How to Use GitHub Copilot: An AI Coding Assistant (Demo)
In this article, we will guide you through the features and advantages of GitHub Copilot, an innovative AI-powered coding assistant, by showcasing a coding demo. As users of GitHub Enterprise and GitHub Advanced Security, we have firsthand experience utilizing this AI coding assistant, which has prompted us to share our insights and expertise.
What is GitHub Copilot
GitHub Copilot acts as your AI pair programmer, offering intelligent suggestions and support while you code. It monitors your current actions and past code, providing valuable context-based suggestions that actively support your daily coding work. Powered by OpenAI's Codex AI implementation, it possesses extensive knowledge across multiple programming languages and technologies.
AI Coding Assistant: Supported IDEs and Technologies
This AI coding assistant seamlessly integrates with popular IDEs such as Visual Studio, Visual Studio Code, JetBrains IDEs (like IntelliJ and Goland), and Neovim. It supports many programming languages, including Go, Java, JavaScript, TypeScript, and more. Moreover, GitHub Copilot extends its expertise to technologies like Terraform, Docker, Kubernetes, GitHub Actions, and customized files.
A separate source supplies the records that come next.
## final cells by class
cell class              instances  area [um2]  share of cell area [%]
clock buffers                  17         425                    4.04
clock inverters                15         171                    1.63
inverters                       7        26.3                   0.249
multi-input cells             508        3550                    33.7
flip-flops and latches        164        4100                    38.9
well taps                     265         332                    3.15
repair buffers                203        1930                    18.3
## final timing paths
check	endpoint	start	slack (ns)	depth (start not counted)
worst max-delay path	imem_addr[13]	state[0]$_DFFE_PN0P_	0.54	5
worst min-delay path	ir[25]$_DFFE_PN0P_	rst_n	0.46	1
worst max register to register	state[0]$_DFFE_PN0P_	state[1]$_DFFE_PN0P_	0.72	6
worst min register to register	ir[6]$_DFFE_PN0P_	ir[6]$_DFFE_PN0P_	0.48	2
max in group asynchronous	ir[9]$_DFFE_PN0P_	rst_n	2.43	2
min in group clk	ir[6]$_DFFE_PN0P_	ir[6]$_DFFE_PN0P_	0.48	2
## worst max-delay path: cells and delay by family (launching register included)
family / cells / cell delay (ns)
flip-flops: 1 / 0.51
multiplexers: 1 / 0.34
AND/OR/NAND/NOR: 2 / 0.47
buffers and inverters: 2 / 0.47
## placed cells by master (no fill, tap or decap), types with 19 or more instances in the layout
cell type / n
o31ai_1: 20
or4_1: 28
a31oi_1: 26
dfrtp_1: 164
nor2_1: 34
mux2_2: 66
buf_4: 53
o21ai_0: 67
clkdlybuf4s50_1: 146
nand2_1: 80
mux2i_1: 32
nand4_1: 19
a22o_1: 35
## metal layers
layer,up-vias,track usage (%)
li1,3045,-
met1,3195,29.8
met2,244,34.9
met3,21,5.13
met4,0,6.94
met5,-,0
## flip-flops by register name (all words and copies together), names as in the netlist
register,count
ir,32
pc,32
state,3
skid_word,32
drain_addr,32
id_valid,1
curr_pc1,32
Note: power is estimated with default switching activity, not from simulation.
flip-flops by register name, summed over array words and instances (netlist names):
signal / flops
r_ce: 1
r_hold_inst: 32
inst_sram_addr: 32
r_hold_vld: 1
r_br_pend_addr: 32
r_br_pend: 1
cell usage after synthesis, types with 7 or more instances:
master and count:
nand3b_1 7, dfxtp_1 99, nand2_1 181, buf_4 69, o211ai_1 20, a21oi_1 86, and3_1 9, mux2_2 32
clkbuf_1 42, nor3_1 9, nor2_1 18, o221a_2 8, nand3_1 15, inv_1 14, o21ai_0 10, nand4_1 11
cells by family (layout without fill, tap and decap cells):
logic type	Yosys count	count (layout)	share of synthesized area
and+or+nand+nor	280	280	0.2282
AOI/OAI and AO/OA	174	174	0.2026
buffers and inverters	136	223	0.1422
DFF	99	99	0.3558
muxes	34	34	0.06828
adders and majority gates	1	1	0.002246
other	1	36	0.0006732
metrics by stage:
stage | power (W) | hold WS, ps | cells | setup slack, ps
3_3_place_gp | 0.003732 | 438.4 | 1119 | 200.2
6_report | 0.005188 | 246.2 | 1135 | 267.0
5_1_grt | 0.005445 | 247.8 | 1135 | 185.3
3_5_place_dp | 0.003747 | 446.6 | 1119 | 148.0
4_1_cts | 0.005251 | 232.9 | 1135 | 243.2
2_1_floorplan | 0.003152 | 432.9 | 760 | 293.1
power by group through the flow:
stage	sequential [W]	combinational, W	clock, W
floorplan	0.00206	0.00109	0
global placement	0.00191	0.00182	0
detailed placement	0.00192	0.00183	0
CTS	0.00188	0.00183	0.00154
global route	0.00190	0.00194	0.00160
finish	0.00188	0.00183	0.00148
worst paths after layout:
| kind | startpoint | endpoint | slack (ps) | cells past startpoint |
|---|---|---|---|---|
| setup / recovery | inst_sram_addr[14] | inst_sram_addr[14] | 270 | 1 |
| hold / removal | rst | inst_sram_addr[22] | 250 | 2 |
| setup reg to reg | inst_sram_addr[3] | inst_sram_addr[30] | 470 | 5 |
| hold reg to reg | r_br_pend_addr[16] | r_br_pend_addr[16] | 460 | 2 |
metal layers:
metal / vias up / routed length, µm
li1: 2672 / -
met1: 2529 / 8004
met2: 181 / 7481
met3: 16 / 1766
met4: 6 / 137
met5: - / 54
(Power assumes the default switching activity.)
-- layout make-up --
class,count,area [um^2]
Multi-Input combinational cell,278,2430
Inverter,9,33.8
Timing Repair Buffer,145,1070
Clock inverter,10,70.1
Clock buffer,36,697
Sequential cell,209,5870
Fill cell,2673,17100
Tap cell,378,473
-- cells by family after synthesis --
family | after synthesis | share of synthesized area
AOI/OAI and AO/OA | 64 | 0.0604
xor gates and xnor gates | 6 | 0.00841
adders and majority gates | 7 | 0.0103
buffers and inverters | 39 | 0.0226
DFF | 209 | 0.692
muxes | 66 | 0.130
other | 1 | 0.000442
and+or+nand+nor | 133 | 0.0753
Start by writing a comment.
You can start writing a comment. As an example, I write a comment like "return the list of persons sorted by the given field," and when I hit enter, this AI coding assistant generates a suggestion for the method signature in Go, my favourite programming language. It proposes implementing a function called "SortPersons" that takes a list of persons and a field as a string to control the sorting. By pressing the tab, I accept the suggestion, and when I hit tab again, it provides the complete code that precisely implements what I wanted. This way, it effortlessly returns the sorted list of persons based on the specified field. That's how GitHub Copilot works in action.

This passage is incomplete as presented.